Speed Is a Governance Decision

Attackers do not wait for your approval chain

A flaw becomes public. Within a day, attackers are moving. Security teams start counting exposed systems, legal starts asking for impact, operations starts worrying about downtime, and executives start hoping the issue is "contained." It rarely is.

That is the wrong frame. The real question is simpler. In your company, who is authorized to move faster than the attacker?

Dark Reading reported that a max-severity Ivanti flaw was exploited within 24 hours of disclosure, with signs that attackers had already mapped likely targets before the news was public. CISA, in a separate headline this week, rewrote federal patching requirements so agencies have three days to fix the most dangerous flaws. Those are two different stories. They point to the same lesson.

Speed is a governance choice as much as an IT metric.

A lot of executive teams still treat urgent remediation like a technical workflow. It is not. It is a pre-approved business decision about risk, authority, and interruption. If your team has to negotiate every emergency patch with every application owner, regional leader, and uptime-sensitive business unit, you do not have a patching process. You have a committee.

Attackers love committees. They know exactly what happens inside large organizations when a disruptive decision must be made quickly. Meetings appear. Exceptions multiply. Someone asks for more validation. Someone else asks whether there is evidence of active targeting in your sector. By then, the window is gone.

You have seen this movie before. Different vendor. Different flaw. Same ending.

The leadership mistake is not failing to predict every zero-day. That is fantasy. The mistake is failing to decide, in advance, what the company values more in the first 72 hours of uncertainty: temporary friction or avoidable exposure.

That decision belongs above the CISO. It belongs with the executive team and the board committee that oversees operational risk. Why? Because emergency remediation can interrupt revenue, service delivery, and customer experience. If leaders want speed when it matters, they must bless the tradeoff before the crisis arrives.

What would a smart executive do differently? First, define a narrow set of triggers that automatically authorize emergency action. Not discussion. Action. Second, make sure the people running infrastructure, customer operations, communications, and legal all know the same playbook. Third, measure time to decision, not just time to patch.

That last one matters more than most dashboards admit. A company can have excellent engineers and still lose days waiting for permission. If your internal approvals take longer than the attacker's reconnaissance cycle, your technical capability is beside the point.

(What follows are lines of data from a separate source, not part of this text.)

===== config.mk =====
export PLATFORM = sky130hd
export DESIGN_NAME = ascii_rgba_light_list_parser
export DESIGN_NICKNAME = d
export VERILOG_FILES = /design/src/hdl/alrp_pkg.sv /design/src/hdl/alrp_core.sv /design/src/hdl/alrp_outq.sv /design/src/hdl/ascii_rgba_light_list_parser.sv
export SDC_FILE = /design/constraint.sdc
export NUM_CORES = 1
export LEC_CHECK = 0
export BUFFER_PORTS_ARGS = -buffer_cell sky130_fd_sc_hd__buf_2
export CELL_PAD_IN_SITES_DETAIL_PLACEMENT = 1
export CELL_PAD_IN_SITES_GLOBAL_PLACEMENT = 2
export CORE_MARGIN = 8
export CORE_UTILIZATION = 25
export DETAILED_ROUTE_END_ITERATION = 6
export PLACE_DENSITY_LB_ADDON = 0.1
export REMOVE_ABC_BUFFERS = 1
export SLEW_MARGIN = 20
export SYNTH_ARGS = -nofsm -noshare
export SYNTH_HDL_FRONTEND = slang
export SYNTH_SLANG_ARGS = --single-unit

===== constraint.sdc =====
create_clock -name clk -period 12.5 [get_ports clk]
set_clock_uncertainty 0.1 [all_clocks]
set_input_delay 1.25 -clock clk [delete_from_list [all_inputs] [get_ports clk]]
set_output_delay 1.25 -clock clk [all_outputs]
set_load 0.1 [all_outputs]
[src/rtl/ftda_pkg.sv]
package ftda_pkg;

	// Number format
	localparam int VALUE_W      = 32;
	localparam int FRAC_BITS    = 16;
	localparam int IPART_W      = VALUE_W - FRAC_BITS;
	localparam int MAX_DECIMALS = 9;
	localparam int DEC_W        = 4;
	localparam logic [DEC_W-1:0] DECIMALS_RESET = 4'd2;

	// Decimal digits needed for an unsigned value of the given width
	function automatic int digits_for(input int bits);
		longint v;
		int n;
		v = (longint'(1) <<< bits) - 1;
		n = 0;
		do begin
			v = v / 10;
			n++;
		end while (v != 0);
		return n;
	endfunction

	localparam int NDIG   = digits_for(IPART_W);
	localparam int BCD_W  = NDIG * 4;
	localparam int DIG_IW = (NDIG > 1) ? $clog2(NDIG) : 1;
	localparam int CNT_W  = $clog2(IPART_W + 1);
	localparam int FW10   = FRAC_BITS + 4;

	// ASCII codes
	localparam logic [7:0] CH_ZERO  = 8'h30;
	localparam logic [7:0] CH_MINUS = 8'h2D;
	localparam logic [7:0] CH_POINT = 8'h2E;
	localparam logic [7:0] CH_NUL   = 8'h00;

	// Shared unit operations
	typedef enum logic [1:0] {
		OP_DABBLE  = 2'b01,
		OP_TIMES10 = 2'b10
	} ftda_op_t;

	// Shared unit results
	typedef struct packed {
		logic [BCD_W-1:0]     bcd;
		logic [IPART_W-1:0]   bin;
		logic [FRAC_BITS-1:0] frac;
		logic [3:0]           digit;
	} ftda_unit_res_t;

endpackage

[src/rtl/ftda_ifs.sv]
interface ftda_in_if;
	logic                               valid;
	logic                               ready;
	logic signed [ftda_pkg::VALUE_W-1:0] value;
	modport source (output valid, output value, input ready);
	modport sink   (input valid, input value, output ready);
endinterface
File: src/hw/rtl/blob_slot_table_with_compaction_unit_assert.svh
// Assertion macros for the blob slot table unit.
`ifndef BLOB_SLOT_TABLE_WITH_COMPACTION_UNIT_ASSERT_SVH
`define BLOB_SLOT_TABLE_WITH_COMPACTION_UNIT_ASSERT_SVH

// Check that a condition implies a consequence in the same cycle.
`define BST_ASSERT_IMPLY(label, clk, rst, cond, cons) \
  label: assert property (@(posedge clk) disable iff (rst) (cond) |-> (cons)) \
    else $error("assertion failed");

// Check that a condition implies a consequence in the next cycle.
`define BST_ASSERT_NEXT(label, clk, rst, cond, cons) \
  label: assert property (@(posedge clk) disable iff (rst) (cond) |=> (cons)) \
    else $error("assertion failed");

`endif

File: src/hw/rtl/bst_pkg.sv
// Shared types and constants for the blob slot table unit.
package bst_pkg;

  localparam int SLOTS      = 32;
  localparam int DATA_BYTES = 1048576;
  localparam int SW         = 5;
  localparam int CW         = 6;
  localparam int AW         = 21;

  localparam logic [1:0] CMD_PUT = 2'd0;
  localparam logic [1:0] CMD_GET = 2'd1;
  localparam logic [1:0] CMD_UPD = 2'd2;
  localparam logic [1:0] CMD_DEL = 2'd3;

  localparam logic [1:0] ST_OK   = 2'd0;
  localparam logic [1:0] ST_LIVE = 2'd1;
  localparam logic [1:0] ST_FULL = 2'd2;
  localparam logic [1:0] ST_BAD  = 2'd3;

  localparam logic REG_CAP  = 1'b0;
  localparam logic REG_LIVE = 1'b1;

  typedef struct packed {
    logic [1:0]    cmd;
    logic [SW-1:0] slot;
    logic [AW-1:0] length;
  } req_t;

  typedef struct packed {
    logic          kind;
    logic [1:0]    status;
    logic [SW-1:0] slot_out;
    logic [AW-1:0] address;
    logic [AW-1:0] source;
    logic [AW-1:0] size_out;
    logic          last;
  } res_t;

  // Controller to datapath commands.
  typedef struct packed {
    logic load;       // capture request, look up slot
    logic scan_start; // reset scan pointer
    logic scan_step;  // advance scan pointer
    logic do_put;
    logic do_upd;
    logic do_del;
    logic cmp_start;
    logic cmp_read;   // issue read of scan entry
    logic cmp_apply;  // process read data
    logic cmp_end;
    logic cmp_empty;
    logic out_reply;
    logic out_move;
    logic out_fail;
  } cmd_t;

  // Datapath to controller status.
  typedef struct packed {
    logic [1:0] cmd;
    logic       valid;
    logic       scan_hit;  // dead entry at scan pointer
    logic       scan_done;
    logic       put_fail;
    logic       upd_full;
    logic       need_cmp;
    logic       no_live;
    logic       move;
  } sts_t;

endpackage

File: src/hw/rtl/bst_ram.sv
// Generic single-port write, one-port registered read RAM.
module bst_ram #(
  parameter int WIDTH = 8,
  parameter int DEPTH = 32
) (
  input  logic                     clk,
  input  logic                     we,
  input  logic [$clog2(DEPTH)-1:0] waddr,
  input  logic [WIDTH-1:0]         wdata,
  input  logic [$clog2(DEPTH)-1:0] raddr,
  output logic [WIDTH-1:0]         rdata
);
  logic [WIDTH-1:0] mem [DEPTH];

  // Write and registered read.
  always_ff @(posedge clk) begin
    if (we) begin
      mem[waddr] <= wdata;
    end
    rdata <= mem[raddr];
  end
endmodule
$ cat src/rtl/mtep_pkg.sv
package mtep_pkg;

  localparam int unsigned CHANNELS  = 16;
  localparam int unsigned NOTES     = 128;
  localparam int unsigned TBL_DEPTH = CHANNELS * NOTES;
  localparam int unsigned TBL_AW    = $clog2(TBL_DEPTH);
  localparam int unsigned DIDX_W    = TBL_AW + 1;
  localparam int unsigned NOTE_W    = $clog2(NOTES);

  localparam logic [7:0]  META_TEMPO    = 8'h51;
  localparam logic [7:0]  META_EOT      = 8'h2F;
  localparam logic [7:0]  ST_SYSEX      = 8'hF0;
  localparam logic [7:0]  ST_ESCAPE     = 8'hF7;
  localparam logic [7:0]  ST_META       = 8'hFF;
  localparam logic [23:0] TEMPO_DEFAULT = 24'd500000;
  localparam logic [7:0]  NUM_BEND      = 8'd128;
  localparam logic [7:0]  NUM_PRESSURE  = 8'd129;

  localparam logic [3:0] HI_NOTE_OFF  = 4'h8;
  localparam logic [3:0] HI_NOTE_ON   = 4'h9;
  localparam logic [3:0] HI_CTRL      = 4'hB;
  localparam logic [3:0] HI_PROGRAM   = 4'hC;
  localparam logic [3:0] HI_PRESSURE  = 4'hD;
  localparam logic [3:0] HI_BEND      = 4'hE;

  typedef enum logic [1:0] {
    OP_BYTE  = 2'd0,
    OP_END   = 2'd1,
    OP_DRAIN = 2'd2,
    OP_START = 2'd3
  } op_e;

  typedef enum logic [2:0] {
    K_NOTE    = 3'd0,
    K_TEMPO   = 3'd1,
    K_CTRL    = 3'd2,
    K_END     = 3'd3,
    K_DRAINED = 3'd4,
    K_ERROR   = 3'd5
  } kind_e;

  typedef struct packed {
    op_e        op;
    logic [7:0] data;
  } item_t;

  typedef struct packed {
    kind_e       kind;
    logic [31:0] tick;
    logic [30:0] start_tick;
    logic [3:0]  channel;
    logic [7:0]  number;
    logic [6:0]  value;
    logic [23:0] tempo_us;
  } res_t;

  typedef struct packed {
    logic        vld;
    logic [30:0] on_tick;
    logic [6:0]  vel;
  } held_t;

endpackage

$ cat src/rtl/mtep_front.sv
module mtep_front import mtep_pkg::*; (
  input  logic       clk_i,
  input  logic       rst_ni,
  input  logic       in_valid_i,
  output logic       in_ready_o,
  input  logic [1:0] in_cmd_i,
  input  logic [7:0] in_byte_i,
  output logic       q_valid_o,
  output item_t      q_item_o,
  input  logic       q_pop_i
);

  // two-entry request queue
  item_t      slot_q [2];
  logic       wp_q, wp_d, rp_q, rp_d;
  logic [1:0] cnt_q, cnt_d;
  logic       push, pop;
  item_t      itm;

  always_comb begin
    itm.op   = op_e'(in_cmd_i);
    itm.data = in_byte_i;
  end

  assign in_ready_o = (cnt_q != 2'd2);
  assign q_valid_o  = (cnt_q != 2'd0);
  assign q_item_o   = slot_q[rp_q];
  assign push       = in_valid_i & in_ready_o;
  assign pop        = q_pop_i & q_valid_o;

  always_comb begin
    wp_d  = push ? ~wp_q : wp_q;
    rp_d  = pop ? ~rp_q : rp_q;
    cnt_d = cnt_q + {1'b0, push} - {1'b0, pop};
  end

  always_ff @(posedge clk_i or negedge rst_ni) begin
    if (!rst_ni) begin
      wp_q  <= 1'b0;
      rp_q  <= 1'b0;
      cnt_q <= 2'd0;
    end else begin
      wp_q  <= wp_d;
      rp_q  <= rp_d;
      cnt_q <= cnt_d;
    end
  end

  always_ff @(posedge clk_i) begin
    if (push) begin
      slot_q[wp_q] <= itm;
    end
  end

endmodule

$ cat config.mk
export PLATFORM = sky130hd
export DESIGN_NAME = mtep_front
export DESIGN_NICKNAME = d
export VERILOG_FILES = /design/src/rtl/mtep_pkg.sv /design/src/rtl/mtep_front.sv
export SDC_FILE = /design/constraint.sdc
export NUM_CORES = 1
export LEC_CHECK = 0
export BUFFER_PORTS_ARGS = -buffer_cell sky130_fd_sc_hd__buf_4
export CAP_MARGIN = 30
export CORE_ASPECT_RATIO = 0.7
export CORE_MARGIN = 2
export CORE_UTILIZATION = 30
export DETAILED_ROUTE_END_ITERATION = 7
export PLACE_DENSITY_LB_ADDON = 0.2
export SYNTH_ARGS = -nofsm -noshare
export SYNTH_HDL_FRONTEND = slang
export SYNTH_SLANG_ARGS = --single-unit
$ cat constraint.sdc
create_clock -name clk_i -period 4.2 [get_ports clk_i]
set_input_delay 0.21 -clock clk_i [delete_from_list [all_inputs] [get_ports clk_i]]
set_output_delay 0.21 -clock clk_i [all_outputs]
set_load 0.02 [all_outputs]
## Yosys cells after proc, flatten, opt, wreduce, memory -nomap -nowiden

Memories as Yosys holds them, arrays and structs flattened.
Cells that the tools add are included.

- Register bits: 4
- Bits in writable memories: 20
- Input bits: 14
- Output and inout bits: 12
- Memories: 1

Memory list:

| name | depth | width | rd ports | clocked after Yosys merged registers in | wr ports | line | source |
|---|---|---|---|---|---|---|---|
| slot_q | 2 | 10 | 1 | 0 | 1 | mtep_front.sv:14 | `item_t slot_q [2];` |

- $add $sub $neg: 2
- Eq/ne operators: 1
- Muxes and demuxes: 2
- Bitwise operators: 4
- Reduce and logical (&&, ||, !) cells: 1

Operators by type and width:

| operator | number |
|---|---|
| 2-bit by 1-bit adder with 2-bit output | 1 |
| 1-bit bitwise AND | 2 |
| 1-bit 2-to-1 mux | 2 |
| 2-bit != test, second input constant | 1 |
| 1-bit inverter | 2 |
| 2-bit nonzero test | 1 |
| 2-bit by 1-bit subtractor with 2-bit output | 1 |

## Longest topological paths before layout

- Depth after elaboration: 4
- Mapped depth: 7

## Least setup slack after synthesis

Ideal clock, no wire load.

- Kind: register to register
- Start point: register cnt_q[1]
- End point: register cnt_q[1]
- Library setup time: 0.123 ns
- Arrival time: 1.599 ns
- Data required time: 4.077 ns
- Slack: 2.479 ns
- Cell stages (with the launch flop): 8
- Path buffers: 0
- Period minus slack after synthesis: 1.721 ns
- Cell sequence: dfrtp_1 or2_1 and2_4 ha_1 inv_1 ha_1 xnor2_1 xnor2_1

- Elaborated cells between the ends (all ways): 6

RTL lines:

| element | line | source |
|---|---|---|
| start, declared | mtep_front.sv:16 | `logic [1:0] cnt_q, cnt_d;` |
| start signal, assigned | mtep_front.sv:45 | `cnt_q <= cnt_d;` |
| 2-bit nonzero test | mtep_front.sv:26 | `assign q_valid_o = (cnt_q != 2'd0);` |
| via q_valid_o | mtep_front.sv:8 | `output logic q_valid_o,` |
| 1-bit bitwise AND | mtep_front.sv:29 | `assign pop = q_pop_i & q_valid_o;` |
| via pop | mtep_front.sv:17 | `logic push, pop;` |
| 2-bit by 1-bit subtractor with 2-bit output | mtep_front.sv:34 | `cnt_d = cnt_q + {1'b0, push} - {1'b0, pop};` |
| via cnt_d[1] | mtep_front.sv:16 |  |

The timed path passes the listed nets, and every way through them passes these cells.
A chain may end at the register's enable or synchronous reset.

## Worst setup path in the final report

- Start point: register cnt_q[1]
- End point: memory slot_q[0][9] in the netlist's numbering, enable pin

- Longest elaborated chain between the ends: 4

RTL lines:

| element | line | source |
|---|---|---|
| 2-bit != test | mtep_front.sv:25 | `assign in_ready_o = (cnt_q != 2'd2);` |
| 1-bit bitwise AND | mtep_front.sv:28 | `assign push = in_valid_i & in_ready_o;` |
| 1-bit 2-to-1 mux | mtep_front.sv:50 | `if (push) begin` |
| 1-bit 2-to-1 mux (implied by the code) | mtep_front.sv:51 | `slot_q[wp_q] <= itm;` |
| end, declared | mtep_front.sv:14 |  |

No other way between the ends.

==> key figures <==
Outcome
  • Status: finished clean

Pwr
  • Sw frac: 32.7%
  • Clock share of power: 15.9%
  • Pleak: 0.000469 uW
  • Max VDD drop: 0.219 mV
  • Total power: 805 uW
  • Pwr per Cell Area: 673 nW/um^2
  • Comb pwr share: 37.8%
  • Net Switching: 263 uW
  • Sequential share of power: 46.3%
  • Internal: 541 uW

Synthesis
  • Most frequent cells after synthesis: 20 x edfxtp_1, 9 x mux2_1, 4 x dfrtp_1
  • Share of the synthesized area in the top cell type: 65.5%
  • Seq cells post-synth: 24
  • Simple-Gate Fraction of Synth Area: 3.82%
  • Proportion of synthesized area in mux cells: 12.3%
  • Asr flop ratio synth: 16.7%
  • Synth Instances: 48
  • Synth Warn #: 0
  • Post-synth top area cell: edfxtp_1
  • Mapped Area: 917 um^2
  • Synth Area in Compound Gates: 0%
  • Synth area leaders: edfxtp_1 65%, mux2_1 11%, dfrtp_1 11%
  • Top-count cell post-synth: edfxtp_1
  • Net Count, Synth: 64
  • Main combinational cell family by area after synthesis: multiplexers
  • Adder-cell share of the synthesized area: 2.73%
  • Synth Area in XOR/XNOR: 3.82%
  • Sequential-to-total area share from yosys stat: 76.4%
  • EDFF count, synth: 20
  • Synth Flop Type: edfxtp_1
  • Count of cell types in the netlist: 15
  • Synthesized area per cell: 19.1 um^2

Floorplan
  • Core area: 2860 um^2
  • Number of cell rows: 16
  • Die width: 70.1 um
  • Starting Density: 32.0%
  • # IOs: 26
  • Die Y: 50.3 um
  • Die ar.: 3520 um^2

Critical path
  • WP data arrival: 1.61 ns
  • Crit Path Class: reg2reg
  • WP data required: 4.08 ns
  • Crit-path max FO: 10
  • CP Launch Type: flip-flop
  • Critical path endpoint category: flip-flop

Cells and area
  • Layout fillers: 272
  • Fraction of layout cells with a size suffix above 1: 39.5%
  • Antenna Diode Count: 0
  • Area occupied by multi-input gates: 208 um^2
  • FF/Latch Area: 701 um^2
  • Layout net count: 94
  • Syn-to-layout area delta: 30.4%

Routing
  • Via count: 484
  • First-pass DRT Iterations: 4
  • DR iter-0 viols: 34
  • Wirelength per Cell: 12.8 um
  • DRT antenna net count: 0
  • DR DRC count: 0
  • Average vias per placed instance: 4.32
  • WL final: 1430 um

STA
  • Final period util: 41.2%
  • Min Hold Slack: 0.133 ns
  • Clk_skew: 0.00343 ns
  • Final setup violation count: 0
  • Fmax: 578 MHz
  • Least-Margin Pin Slew: 0.932 ns
  • Hold Fails Final Rpt: 0
  • Setup_tns: 0 ns
  • Unrepaired setup endpoints after global routing: false
  • Final Max Slew Viols: 0
  • Worst slew margin: 37.6%
  • Final min period: 1.73 ns

Global routing
  • Initial antenna violation count: 0
  • Largest net degree at the start of global routing: 13
  • Grt ovf: 0
  • Global-route wire length before repair: 2410 um
  • Tot GR Track Use: 9.11%
  • Vias in the first global route: 526

Clocking
  • Clk buf depth: 2
  • Clk_lat worst skew: 0.26 ns
  • Clock edge transition at the registers on the reported setup and hold paths: 0.08 ns
  • Hold buffers post-CTS: 1
  • CTS resizes: 0
  • Root Driver: clkbuf_8
  • Clock sink count: 24
  • # Post-CTS Setup Buffers: 0
  • CTS H-tree lvls: 1
  • TritonCTS Buffers: 3
  • CTS tree: yes

Run
  • Max Cap Viol: 0

Placement
  • Port Buffers: 25
  • HPWL Detailed: 1030 um
  • Final GP Congestion: 0.766

Min path
  • Tightest Hold Check Type: in2reg
## kinds of logic after synthesis
logic type / count (synthesis)
xor gates and xnor gates: 4
adders and majority gates: 2
buffers and inverters: 2
DFF: 24
muxes: 10
and+or+nand+nor: 6
## sequential cells by signal, indices dropped and copies added (netlist names)
signal,count
cnt_q,2
slot_q,20
wp_q,1
rp_q,1
## area by class of cell
| type | instances | area share, % |
|---|---|---|
| clock buffers | 3 | 3.45 |
| inverters | 1 | 0.314 |
| multi-input cells | 22 | 17.4 |
| flip-flops and latches | 24 | 58.6 |
| well taps | 36 | 3.77 |
| repair buffers | 26 | 16.5 |
## cells in the final DEF (no fill, tap or decap), drive strengths merged
| cell type | n |
|---|---|
| buf | 25 |
| nand2b | 1 |
| or2 | 1 |
| dfrtp | 4 |
| ha | 2 |
| and3 | 1 |
| mux2 | 10 |
| nand2 | 1 |
| nor2 | 1 |
| dlygate4sd3 | 1 |
| edfxtp | 20 |
| xor2 | 1 |
| xnor2 | 3 |
| clkbuf | 3 |
| inv | 1 |
| and2 | 1 |
## power groups by stage
stage | logic (uW) | registers (uW) | clock network, uW
finish | 304 | 373 | 128
global route | 331 | 384 | 146
CTS | 312 | 375 | 134
detailed placement | 310 | 380 | 0
global placement | 306 | 379 | 0
floorplan | 212 | 353 | 0
## worst max-delay path, cell delays in order, from the launching register on
cell and delay, ns:
dfrtp_1 0.40, nand2b_1 0.12, nand2_1 0.12, nor2_1 0.72
## worst paths after layout
path                              from  slack (ns)  depth (start not counted)            to
max                           cnt_q[1]        2.47                          3  slot_q[0][9]
min                        in_cmd_i[0]        0.13                          1  slot_q[1][8]
max reg2reg                   cnt_q[1]        2.47                          3  slot_q[0][9]
min reg2reg                       wp_q        0.51                          1          wp_q
max in group asynchronous       rst_ni        3.82                          2          wp_q
min in group asynchronous       rst_ni        0.28                          2      cnt_q[1]
## per-layer routing
metal | vias up | GRT usage, % | part of all wire, %
met4 | 0 | 1.92 | 0.49
met2 | 20 | 14.4 | 45
met1 | 229 | 11.3 | 46
li1 | 233 | - | -
met5 | - | 0 | 0
met3 | 2 | 4.62 | 8.5
## per-stage QoR
stage | setup WS (ns) | instance area, um^2 | util, % | instances
floorplan | 2.48 | 917 | - | 48
global placement | 2.46 | 1140 | 40.0 | 108
detailed placement | 2.44 | 1140 | 40.0 | 108
CTS | 2.43 | 1200 | 41.8 | 112
global route | 2.34 | 1200 | 41.8 | 112
finish | 2.47 | 1200 | 41.8 | 112
(Power assumes the default switching activity.)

This is also where boards need to mature. Too many still ask whether management is "patched up" in the abstract. That question is useless. The better question is this: when a severe issue emerges on a Friday afternoon, what powers has management already delegated so the company can act before Monday's status meeting?

You do not need perfect asset visibility to improve this. You do not need a new slogan. You need decision rights that work under pressure.

The Ivanti story will be filed as another fast-moving exploit. It is more valuable than that. It is a reminder that the first contest is not between your tools and theirs. It is between their speed and your bureaucracy.

A flaw becomes public. Within a day, attackers are moving. That scene is no longer exceptional. Plan like it.

Pre-authorize the hard calls. Measure decision latency. If speed matters, govern for it.